Literally. The new formula I will be on is called an "elemental" formula. The last one, Peptamen Junior 1.5 was "semi-elemental" meaning that proteins were broken down into peptides, which is a fancy way of saying that it's partially predigested for you.

Yum.

This new stuff, Vivonex RTF, is fully elemental. The proteins are broken down into free amino acids, requiring next to no digestive functionality to absorb the nutrients. It is fully predigested. And it smells like it. I hate how the smell even permeates through the feeding bag. But I love that it makes me feel better. So far I am still using donated sample cases, awaiting insurance approval. Same for the rest of my enteral supplies (doc didn't send yearly paperwork in on time).

I have my pre op appointment with my new surgeon next Wednesday for separate G and J tube placements. I've done all the homework. I've sent emails regarding how I want the tube placed (a GA please, none of this crazy twilight sedation stuff), what size AMT Mini ONE Capsule Non Balloon buttons to order for both tracts (18FR, 2.4cm), even the PDF I happened to have found on how to place this type of button in a brand new tract. That every year when I go to get the buttons replaced (or if I lose weight and need resizing due to leakage issues), that I want to be put under twilight sedation because there is no need to be in pain. I have heard the process can be traumatic. I've had enough of that. I am educated enough to know what is reasonable to ask for. Hopefully this surgeon agrees.

But as I've been doing my research and anxiously awaiting my supplies to be covered, I've been walloped upside the head with a huge dose of reality. It happens from time to time. I'm going about my normal, setting up feeds, priming bags, tossing out formula boxes, cleaning syringes, dealing with a pump alarm, blah, blah, blah and WHAM! it hits me. I am getting separate G and J tubes. I cannot digest food any longer. No matter what type of modifications are made, no matter who yells and accuses me of blowing the situation out of proportion, no matter what supplement or drug I take, this fact remains: I cannot take food items into my stomach. Food sits, rots, curdles in my stomach and eventually makes its way back upward. Intact or partially rotten. Or in rock like formations (bezoars), and when that occurs blood is involved.

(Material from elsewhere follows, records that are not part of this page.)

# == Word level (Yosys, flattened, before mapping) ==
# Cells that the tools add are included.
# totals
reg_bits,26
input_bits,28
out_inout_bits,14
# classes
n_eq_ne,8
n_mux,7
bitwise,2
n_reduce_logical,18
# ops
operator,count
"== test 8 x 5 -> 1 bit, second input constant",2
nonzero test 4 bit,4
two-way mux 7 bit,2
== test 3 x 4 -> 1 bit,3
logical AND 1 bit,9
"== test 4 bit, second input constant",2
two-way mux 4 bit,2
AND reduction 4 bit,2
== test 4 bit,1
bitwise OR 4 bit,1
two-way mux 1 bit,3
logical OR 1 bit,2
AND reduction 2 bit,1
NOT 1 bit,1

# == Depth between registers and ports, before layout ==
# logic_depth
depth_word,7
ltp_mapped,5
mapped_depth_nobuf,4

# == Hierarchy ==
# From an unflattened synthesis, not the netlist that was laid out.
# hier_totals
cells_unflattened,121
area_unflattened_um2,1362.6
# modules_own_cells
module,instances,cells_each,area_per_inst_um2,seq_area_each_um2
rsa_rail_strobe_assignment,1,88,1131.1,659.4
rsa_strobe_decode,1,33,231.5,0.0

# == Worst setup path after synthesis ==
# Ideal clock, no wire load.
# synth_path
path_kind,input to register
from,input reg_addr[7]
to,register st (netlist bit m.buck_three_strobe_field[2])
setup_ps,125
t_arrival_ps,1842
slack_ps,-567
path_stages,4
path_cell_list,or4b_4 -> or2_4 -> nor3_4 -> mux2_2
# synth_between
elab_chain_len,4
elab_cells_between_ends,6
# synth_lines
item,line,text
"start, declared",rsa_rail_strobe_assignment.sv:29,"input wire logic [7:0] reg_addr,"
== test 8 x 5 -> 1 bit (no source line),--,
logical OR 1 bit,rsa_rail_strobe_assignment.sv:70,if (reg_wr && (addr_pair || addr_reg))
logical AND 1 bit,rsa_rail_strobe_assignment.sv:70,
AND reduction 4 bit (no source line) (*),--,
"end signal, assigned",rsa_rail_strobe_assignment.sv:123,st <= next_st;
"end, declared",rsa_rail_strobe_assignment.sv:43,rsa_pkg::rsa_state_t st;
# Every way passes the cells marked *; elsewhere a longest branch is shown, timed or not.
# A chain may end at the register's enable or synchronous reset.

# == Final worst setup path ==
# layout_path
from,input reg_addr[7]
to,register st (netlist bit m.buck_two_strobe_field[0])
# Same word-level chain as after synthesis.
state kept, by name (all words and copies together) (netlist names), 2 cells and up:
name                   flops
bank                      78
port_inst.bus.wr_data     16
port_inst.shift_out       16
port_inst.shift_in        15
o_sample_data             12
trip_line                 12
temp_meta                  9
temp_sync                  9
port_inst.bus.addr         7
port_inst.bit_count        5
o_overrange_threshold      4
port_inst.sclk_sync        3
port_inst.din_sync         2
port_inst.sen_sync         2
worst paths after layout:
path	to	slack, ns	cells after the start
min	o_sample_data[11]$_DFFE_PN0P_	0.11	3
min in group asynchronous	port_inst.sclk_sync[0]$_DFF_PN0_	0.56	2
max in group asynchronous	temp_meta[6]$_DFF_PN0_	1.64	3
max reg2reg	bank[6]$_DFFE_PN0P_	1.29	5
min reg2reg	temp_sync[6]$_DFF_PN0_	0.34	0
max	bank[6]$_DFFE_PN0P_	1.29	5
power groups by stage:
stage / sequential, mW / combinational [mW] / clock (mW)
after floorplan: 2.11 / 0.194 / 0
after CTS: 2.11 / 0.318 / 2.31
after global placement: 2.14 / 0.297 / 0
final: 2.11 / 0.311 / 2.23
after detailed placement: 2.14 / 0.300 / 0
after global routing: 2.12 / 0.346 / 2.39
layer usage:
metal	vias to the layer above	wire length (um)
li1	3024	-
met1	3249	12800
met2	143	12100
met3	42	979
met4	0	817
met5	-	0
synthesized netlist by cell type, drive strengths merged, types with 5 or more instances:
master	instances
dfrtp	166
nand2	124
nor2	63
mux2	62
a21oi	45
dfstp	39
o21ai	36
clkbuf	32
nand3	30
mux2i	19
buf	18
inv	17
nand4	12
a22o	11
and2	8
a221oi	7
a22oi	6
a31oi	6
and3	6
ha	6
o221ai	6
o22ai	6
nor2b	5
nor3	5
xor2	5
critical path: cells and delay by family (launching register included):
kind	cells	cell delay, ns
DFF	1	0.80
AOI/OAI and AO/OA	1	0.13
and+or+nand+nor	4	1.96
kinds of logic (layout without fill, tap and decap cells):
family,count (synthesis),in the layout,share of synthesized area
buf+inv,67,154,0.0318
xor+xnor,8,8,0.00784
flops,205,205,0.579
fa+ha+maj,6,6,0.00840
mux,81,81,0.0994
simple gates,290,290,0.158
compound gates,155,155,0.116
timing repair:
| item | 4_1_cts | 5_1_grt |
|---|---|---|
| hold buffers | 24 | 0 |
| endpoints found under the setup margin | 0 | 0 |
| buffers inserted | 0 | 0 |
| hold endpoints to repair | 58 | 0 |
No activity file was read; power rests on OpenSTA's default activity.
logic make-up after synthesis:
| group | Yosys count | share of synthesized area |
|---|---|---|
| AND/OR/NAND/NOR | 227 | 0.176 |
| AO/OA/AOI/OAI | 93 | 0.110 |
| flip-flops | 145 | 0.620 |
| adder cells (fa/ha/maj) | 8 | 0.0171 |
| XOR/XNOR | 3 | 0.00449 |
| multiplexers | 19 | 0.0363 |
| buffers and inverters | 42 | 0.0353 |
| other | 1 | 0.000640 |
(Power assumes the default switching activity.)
$ cat config.mk
export PLATFORM = sky130hd
export DESIGN_NAME = fcts_supervisor
export DESIGN_NICKNAME = d
export VERILOG_FILES = /design/src/fcts_supervisor.v
export VERILOG_INCLUDE_DIRS = /design/src
export SDC_FILE = /design/constraint.sdc
export NUM_CORES = 1
export LEC_CHECK = 0
export ABC_AREA = 1
export BUFFER_PORTS_ARGS = -buffer_cell sky130_fd_sc_hd__buf_2
export CORE_MARGIN = 2
export CORE_UTILIZATION = 57
export DETAILED_ROUTE_END_ITERATION = 8
export GPL_TIMING_DRIVEN = 0
export HOLD_SLACK_MARGIN = 0.06
export MAX_ROUTING_LAYER = met4
export PLACE_DENSITY = 0.82
export SYNTH_ARGS = -nofsm -noshare
export SYNTH_HDL_FRONTEND = slang
export SYNTH_SLANG_ARGS = --single-unit
$ cat constraint.sdc
create_clock -name aclk -period 2 [get_ports aclk]
set_input_delay 0.2 -clock aclk [delete_from_list [all_inputs] [get_ports aclk]]
set_output_delay 0.2 -clock aclk [all_outputs]
set_load 0.03 [all_outputs]
### src/hdl/sarhp_regs.svh
/*
  timing counts and field positions of the converter host port.
  assumes inclusion by bare name from the design files.
*/
// Contract
// - start and read act only while chip select is low; else bus floats.
// - trigger low clears the approximation register; conversion begins on its release.
// - clear takes effect only with trigger, chip select and converter clock all low.
// - on release the register holds zero in the top bit, ones below.
// - each converter clock step keeps or flips the tested bit, then moves down.
// - only bit decisions advance on the external converter clock; clear and release follow the trigger.
// - done output goes low once the last bit is decided.
// - conversion time runs from the starting clock edge to the done edge.
// - chip select and read both low enable the result outputs.
// - data read keeps the bus floating until done is low.
// - status read puts the done flag on result bit 7.
// - status read keeps result bits 0 to 6 floating.
// - format choice high gives offset binary, low gives two's complement.
// - the result leaves over eight parallel three-state outputs.
`ifndef SARHP_REGS_SVH
`define SARHP_REGS_SVH
`define SARHP_WIDTH 8
`define SARHP_MSB 7
`define SARHP_STATUS_BIT 7
`define SARHP_STEPS 8
`define SARHP_FIRST_TRIAL 8'h7F
`define SARHP_PIN_IDLE 6'h3E
`endif

### src/hdl/sarhp_pkg.sv
/*
  types shared by the converter host port modules.
  assumes nothing beyond the header.
*/
package sarhp_pkg;
  typedef enum logic [1:0] {SARHP_IDLE, SARHP_CLEAR, SARHP_CONV} sarhp_state_e;
endpackage

### src/hdl/sarhp_sync_if.sv
/*
  interface carrying synchronised pin levels and edge events.
  assumes one clock domain.
*/
`timescale 1ns/1ps
`default_nettype none
interface sarhp_sync_if;
  logic cs_n;
  logic trig_n;
  logic rd_n;
  logic sel;
  logic fmt;
  logic cclk;
  logic cclk_rise;
  modport src (output cs_n, trig_n, rd_n, sel, fmt, cclk, cclk_rise);
  modport dst (input cs_n, trig_n, rd_n, sel, fmt, cclk, cclk_rise);
endinterface
`default_nettype wire

### src/hdl/sarhp_sync.sv
/*
  three-stage synchroniser for host pins and the converter clock pin.
  assumes pins asynchronous to CLOCK; a level counts once stages two and three agree.
*/
`timescale 1ns/1ps
`default_nettype none
`include "sarhp_regs.svh"
module sarhp_sync (
  input wire logic clock, // system clock
  input wire logic rst_b, // async reset, active low
  input wire logic [5:0] pins, // cs_n, trig_n, rd_n, sel, fmt, cclk
  sarhp_sync_if.src so // filtered levels
);
  logic [5:0] s1_r;
  logic [5:0] s2_r;
  logic [5:0] s3_r;
  logic [5:0] lvl_r;
  logic rise_r;
  // three stages; stage one is read only by stage two
  // reset to idle pin levels, so no false converter clock edge follows reset
  always_ff @(posedge clock or negedge rst_b) begin
    if (!rst_b) begin
      s1_r <= `SARHP_PIN_IDLE;
      s2_r <= `SARHP_PIN_IDLE;
      s3_r <= `SARHP_PIN_IDLE;
    end else begin
      s1_r <= pins;
      s2_r <= s1_r;
      s3_r <= s2_r;
    end
  end
  // accept a bit once stages two and three agree; cclk starts low
  always_ff @(posedge clock or negedge rst_b) begin
    if (!rst_b) begin
      lvl_r <= `SARHP_PIN_IDLE;
      rise_r <= 1'b0;
    end else begin
      for (int i = 0; i < 6; i++) begin
        if (s2_r[i] == s3_r[i]) begin
          lvl_r[i] <= s2_r[i];
        end
      end
      rise_r <= (s2_r[0] == s3_r[0]) && s2_r[0] && !lvl_r[0];
    end
  end
  assign so.cs_n = lvl_r[5];
  assign so.trig_n = lvl_r[4];
  assign so.rd_n = lvl_r[3];
  assign so.sel = lvl_r[2];
  assign so.fmt = lvl_r[1];
  assign so.cclk = lvl_r[0];
  assign so.cclk_rise = rise_r;
endmodule
`default_nettype wire

### src/hdl/sarhp_top.sv
/*
  control and host port of an 8-bit successive-approximation converter.
  assumes comparator level from the analog side, stable before each converter clock rise;
  the pad ring resolves the result bus from the per-bit enables.
*/
`timescale 1ns/1ps
`default_nettype none
`include "sarhp_regs.svh"
module sarhp_top (
  input wire logic CLOCK, // 200 MHz system clock
  input wire logic RST_B, // async reset, active low
  input wire logic CHIP_SEL_N, // chip select, active low
  input wire logic TRIGGER_N, // start conversion, active low
  input wire logic READ_N, // read enable, active low
  input wire logic DATA_OR_FLAG_CHOICE, // 1 data read, 0 status read
  input wire logic FORMAT_CHOICE, // 1 offset binary, 0 two's complement
  input wire logic CONV_CLK, // external converter clock pin
  input wire logic COMP_IN, // comparator: 1 sets the tested bit, 0 clears it
  output logic [7:0] TRIAL_CODE, // code presented to the internal converter
  output logic DONE_N, // conversion complete, active low
  output logic [7:0] RESULT_BUS_O, // result bus drive value
  output logic [7:0] RESULT_BUS_OE // result bus per-bit output enable
);
  sarhp_sync_if sy ();
  logic [7:0] approximation_register_r;
  logic [7:0] bit_ptr_r;
  logic done_n_r;
  sarhp_pkg::sarhp_state_e state_r;
  logic [7:0] rbo_nxt;
  logic [7:0] rboe_nxt;
  logic [7:0] rbo_r;
  logic [7:0] rboe_r;
  logic clear_cond;

  // format conversion of the stored code
  function automatic logic [7:0] fmt_code(input logic [7:0] c, input logic ob);
    fmt_code = ob ? c : {~c[`SARHP_MSB], c[6:0]};
  endfunction

  sarhp_sync u_sync (
    .clock(CLOCK),
    .rst_b(RST_B),
    .pins({CHIP_SEL_N, TRIGGER_N, READ_N, DATA_OR_FLAG_CHOICE, FORMAT_CHOICE, CONV_CLK}),
    .so(sy)
  );

  assign clear_cond = !sy.trig_n && !sy.cs_n && !sy.cclk;

  // sequencer: clear, release, then one bit per converter clock rise
  always_ff @(posedge CLOCK or negedge RST_B) begin
    if (!RST_B) begin
      state_r <= sarhp_pkg::SARHP_IDLE;
      approximation_register_r <= 8'h00;
      bit_ptr_r <= 8'h00;
      done_n_r <= 1'b1;
    end else begin
      unique case (state_r)
        sarhp_pkg::SARHP_IDLE: begin
          if (clear_cond) begin
            state_r <= sarhp_pkg::SARHP_CLEAR;
            approximation_register_r <= 8'h00;
            done_n_r <= 1'b1;
          end
        end
        sarhp_pkg::SARHP_CLEAR: begin
          if (sy.trig_n) begin
            state_r <= sarhp_pkg::SARHP_CONV;
            approximation_register_r <= `SARHP_FIRST_TRIAL;
            bit_ptr_r <= 8'h80;
          end
        end
        sarhp_pkg::SARHP_CONV: begin
          if (clear_cond) begin
            state_r <= sarhp_pkg::SARHP_CLEAR; // restart mid-conversion
            approximation_register_r <= 8'h00;
          end else if (sy.cclk_rise) begin
            // decide tested bit; trial code has it zero only for the top bit, the comparator level replaces it
            approximation_register_r <= (approximation_register_r & ~bit_ptr_r)
              | (COMP_IN ? bit_ptr_r : 8'h00);
            bit_ptr_r <= bit_ptr_r >> 1;
            if (bit_ptr_r == 8'h01) begin
              state_r <= sarhp_pkg::SARHP_IDLE;
              done_n_r <= 1'b0;
            end
          end
        end
      endcase
    end
  end

  // host read port
  always_comb begin
    rbo_nxt = 8'h00;
    rboe_nxt = 8'h00;
    if (!sy.cs_n && !sy.rd_n) begin
      if (!sy.sel) begin
        rbo_nxt[`SARHP_STATUS_BIT] = done_n_r;
        rboe_nxt = 8'h80;
      end else if (!done_n_r) begin
        rbo_nxt = fmt_code(approximation_register_r, sy.fmt);
        rboe_nxt = 8'hFF;
      end
    end
  end

  // registered outputs
  always_ff @(posedge CLOCK or negedge RST_B) begin
    if (!RST_B) begin
      rbo_r <= 8'h00;
      rboe_r <= 8'h00;
    end else begin
      rbo_r <= rbo_nxt;
      rboe_r <= rboe_nxt;
    end
  end

  assign TRIAL_CODE = approximation_register_r;
  assign DONE_N = done_n_r;
  assign RESULT_BUS_O = rbo_r;
  assign RESULT_BUS_OE = rboe_r;

  // helper count of bit decisions in the running conversion, for the interval check
  logic [3:0] steps_r;
  always_ff @(posedge CLOCK or negedge RST_B) begin
    if (!RST_B) begin
      steps_r <= 4'h0;
    end else if (state_r != sarhp_pkg::SARHP_CONV) begin
      steps_r <= 4'h0;
    end else if (sy.cclk_rise && !clear_cond) begin
      steps_r <= steps_r + 4'h1;
    end
  end
endmodule
`default_nettype wire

There's nothing I can do to make that fact change. I've tried all the drugs. I've tried health store enzymes, prescription enzymes (Creon), probiotics, Reglan, EES, both together, soft foods, no fiber, no fat, gluten free, vegan, high protein, liquids only, and none of it works. If it is not a clear liquid, it will make me sick. And if I am having worse than usual motility, I can't even drink clear liquids and my stomach has to be drained all the time (reason for the G tube).

I had this vision of eating only things like Greek yogurt, eggs, small amounts of almond butter, skinless chicken, sweet potatoes, V8 juice, gluten free breads and grains...pipe dream. I like these foods. They are "gastroparesis friendly" foods. They help some people. And with a "positive attitude" and "active lifestyle", might I achieve my goals? After all IF YOU DO THE WORK YOU SHOULD EARN YOUR KEEP. YOU'RE ONLY AS SICK AS YOU ALLOW YOURSELF TO BE.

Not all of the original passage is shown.